──────── Available records ────────

## src/rtl/gpr_pkg.sv

```systemverilog
package gpr_pkg;

  typedef enum logic [1:0] {
    PSEL_X    = 2'd0,
    PSEL_Y    = 2'd1,
    PSEL_Z    = 2'd2,
    PSEL_NONE = 2'd3
  } psel_e;

  typedef enum logic [1:0] {
    POP_HOLD    = 2'd0,
    POP_LOAD    = 2'd1,
    POP_POSTINC = 2'd2,
    POP_PREDEC  = 2'd3
  } pop_e;

endpackage

```

## src/rtl/gpr_rst_sync.sv

```systemverilog
// Asynchronous assertion, synchronous two-stage release of the reset.
module gpr_rst_sync (
  input  logic clk,
  input  logic rst_n,
  output logic rst_q_n
);
  logic [1:0] sync_q;

  always_ff @(posedge clk or negedge rst_n) begin
    if (!rst_n) sync_q <= 2'b00;
    else        sync_q <= {sync_q[0], 1'b1};
  end

  assign rst_q_n = sync_q[1];
endmodule

```

## src/rtl/gpr_ptr_unit.sv

```systemverilog
// Computes the next pointer value and the effective address of one access.
module gpr_ptr_unit
  import gpr_pkg::*;
#(
  parameter int PTR_W = 16
) (
  input  logic [1:0]       op,
  input  logic [PTR_W-1:0] cur,
  input  logic [PTR_W-1:0] ldata,
  output logic [PTR_W-1:0] nxt,
  output logic [PTR_W-1:0] eff_addr,
  output logic             upd
);
  always_comb begin
    nxt      = cur;
    eff_addr = cur;
    upd      = 1'b0;
    case (pop_e'(op))
      POP_LOAD: begin
        nxt = ldata;
        upd = 1'b1;
      end
      POP_POSTINC: begin
        nxt = cur + PTR_W'(1);
        upd = 1'b1;
      end
      POP_PREDEC: begin
        nxt      = cur - PTR_W'(1);
        eff_addr = cur - PTR_W'(1);
        upd      = 1'b1;
      end
      default: ;
    endcase
  end
endmodule

```

## src/rtl/gpr_wsel.sv

```systemverilog
// Per-register next-state select: ALU over pointer over memory.
module gpr_wsel #(
  parameter int DATA_W   = 8,
  parameter int AW       = 5,
  parameter int IDX      = 0,
  parameter int PTR_BASE = 26
) (
  input  logic                  alu_we,
  input  logic [AW-1:0]         alu_waddr,
  input  logic [DATA_W-1:0]     alu_wdata,
  input  logic                  ptr_upd,
  input  logic [1:0]            ptr_sel,
  input  logic [2*DATA_W-1:0]   ptr_nxt,
  input  logic                  mem_we,
  input  logic [AW-1:0]         mem_waddr,
  input  logic [DATA_W-1:0]     mem_wdata,
  output logic                  en,
  output logic [DATA_W-1:0]     d
);
  localparam bit            IS_PTR = (IDX >= PTR_BASE);
  localparam int            REL    = IS_PTR ? (IDX - PTR_BASE) : 0;
  localparam logic [1:0]    SLOT   = 2'(REL / 2);
  localparam bit            HIGH   = ((REL % 2) == 1);
  localparam logic [AW-1:0] MY     = AW'(IDX);

  logic              alu_hit;
  logic              ptr_hit;
  logic              mem_hit;
  logic [DATA_W-1:0] ptr_byte;

  always_comb begin
    alu_hit  = alu_we && (alu_waddr == MY);
    ptr_hit  = IS_PTR && ptr_upd && (ptr_sel == SLOT);
    mem_hit  = mem_we && (mem_waddr == MY);
    ptr_byte = HIGH ? ptr_nxt[2*DATA_W-1:DATA_W] : ptr_nxt[DATA_W-1:0];
    en       = alu_hit || ptr_hit || mem_hit;
    if (alu_hit)      d = alu_wdata;
    else if (ptr_hit) d = ptr_byte;
    else              d = mem_wdata;
  end
endmodule

```

## src/rtl/gpr_file.sv

```systemverilog
module gpr_file
  import gpr_pkg::*;
#(
  parameter int DATA_W = 8,
  parameter int NREGS  = 32,
  parameter int ADDR_W = 16
) (
  input  logic                     clk,
  input  logic                     rst_n,
  input  logic [$clog2(NREGS)-1:0] rd_a_addr,
  output logic [DATA_W-1:0]        rd_a_data,
  input  logic [$clog2(NREGS)-1:0] rd_b_addr,
  output logic [DATA_W-1:0]        rd_b_data,
  input  logic                     alu_we,
  input  logic [$clog2(NREGS)-1:0] alu_waddr,
  input  logic [DATA_W-1:0]        alu_wdata,
  input  logic [ADDR_W-1:0]        mem_addr,
  input  logic                     mem_we,
  input  logic [DATA_W-1:0]        mem_wdata,
  output logic [DATA_W-1:0]        mem_rdata,
  output logic                     mem_hit,
  input  logic [1:0]               ptr_sel,
  input  logic [1:0]               ptr_op,
  input  logic [2*DATA_W-1:0]      ptr_wdata,
  output logic [2*DATA_W-1:0]      ptr_addr,
  output logic [2*DATA_W-1:0]      z_ptr
);
  localparam int AW       = $clog2(NREGS);
  localparam int PTR_W    = 2 * DATA_W;
  localparam int NPTR     = 3;
  localparam int PTR_BASE = NREGS - 2 * NPTR;

  logic              rst_q_n;
  logic [DATA_W-1:0] rf_q [NREGS];
  logic [PTR_W-1:0]  ptr_vals [4];
  logic [PTR_W-1:0]  ptr_cur;
  logic [PTR_W-1:0]  ptr_nxt;
  logic [PTR_W-1:0]  ptr_eff;
  logic              ptr_upd_raw;
  logic              sel_valid;
  logic              ptr_upd;
  logic              mem_we_hit;

  gpr_rst_sync u_rst (
    .clk     (clk),
    .rst_n   (rst_n),
    .rst_q_n (rst_q_n)
  );

  // Pointer pairs: low byte at the even index.
  for (genvar p = 0; p < NPTR; p++) begin : g_pair
    assign ptr_vals[p] = {rf_q[PTR_BASE + 2*p + 1], rf_q[PTR_BASE + 2*p]};
  end
  assign ptr_vals[3] = '0;

  assign sel_valid = (ptr_sel != PSEL_NONE);
  assign ptr_cur   = ptr_vals[ptr_sel];

  gpr_ptr_unit #(.PTR_W(PTR_W)) u_ptr (
    .op       (ptr_op),
    .cur      (ptr_cur),
    .ldata    (ptr_wdata),
    .nxt      (ptr_nxt),
    .eff_addr (ptr_eff),
    .upd      (ptr_upd_raw)
  );

  assign ptr_upd  = sel_valid && ptr_upd_raw;
  assign ptr_addr = sel_valid ? ptr_eff : '0;
  assign z_ptr    = ptr_vals[PSEL_Z];

  // Data-space window at the bottom of memory.
  assign mem_hit    = (mem_addr[ADDR_W-1:AW] == '0);
  assign mem_we_hit = mem_we && mem_hit;
  assign mem_rdata  = mem_hit ? rf_q[mem_addr[AW-1:0]] : '0;

  assign rd_a_data = rf_q[rd_a_addr];
  assign rd_b_data = rf_q[rd_b_addr];

  for (genvar i = 0; i < NREGS; i++) begin : g_reg
    logic              wen;
    logic [DATA_W-1:0] wd;
    logic [DATA_W-1:0] q_r;

    gpr_wsel #(
      .DATA_W   (DATA_W),
      .AW       (AW),
      .IDX      (i),
      .PTR_BASE (PTR_BASE)
    ) u_wsel (
      .alu_we    (alu_we),
      .alu_waddr (alu_waddr),
      .alu_wdata (alu_wdata),
      .ptr_upd   (ptr_upd),
      .ptr_sel   (ptr_sel),
      .ptr_nxt   (ptr_nxt),
      .mem_we    (mem_we_hit),
      .mem_waddr (mem_addr[AW-1:0]),
      .mem_wdata (mem_wdata),
      .en        (wen),
      .d         (wd)
    );

    always_ff @(posedge clk or negedge rst_q_n) begin
      if (!rst_q_n)  q_r <= '0;
      else if (wen)  q_r <= wd;
    end

    assign rf_q[i] = q_r;
  end
endmodule


```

────────

• [Exercise requirements] In the listing above, find each line where "else" occurs and copy it.

• [Exercise response]
    else        sync_q <= {sync_q[0], 1'b1};
    else if (ptr_hit) d = ptr_byte;
    else              d = mem_wdata;
      else if (wen)  q_r <= wd;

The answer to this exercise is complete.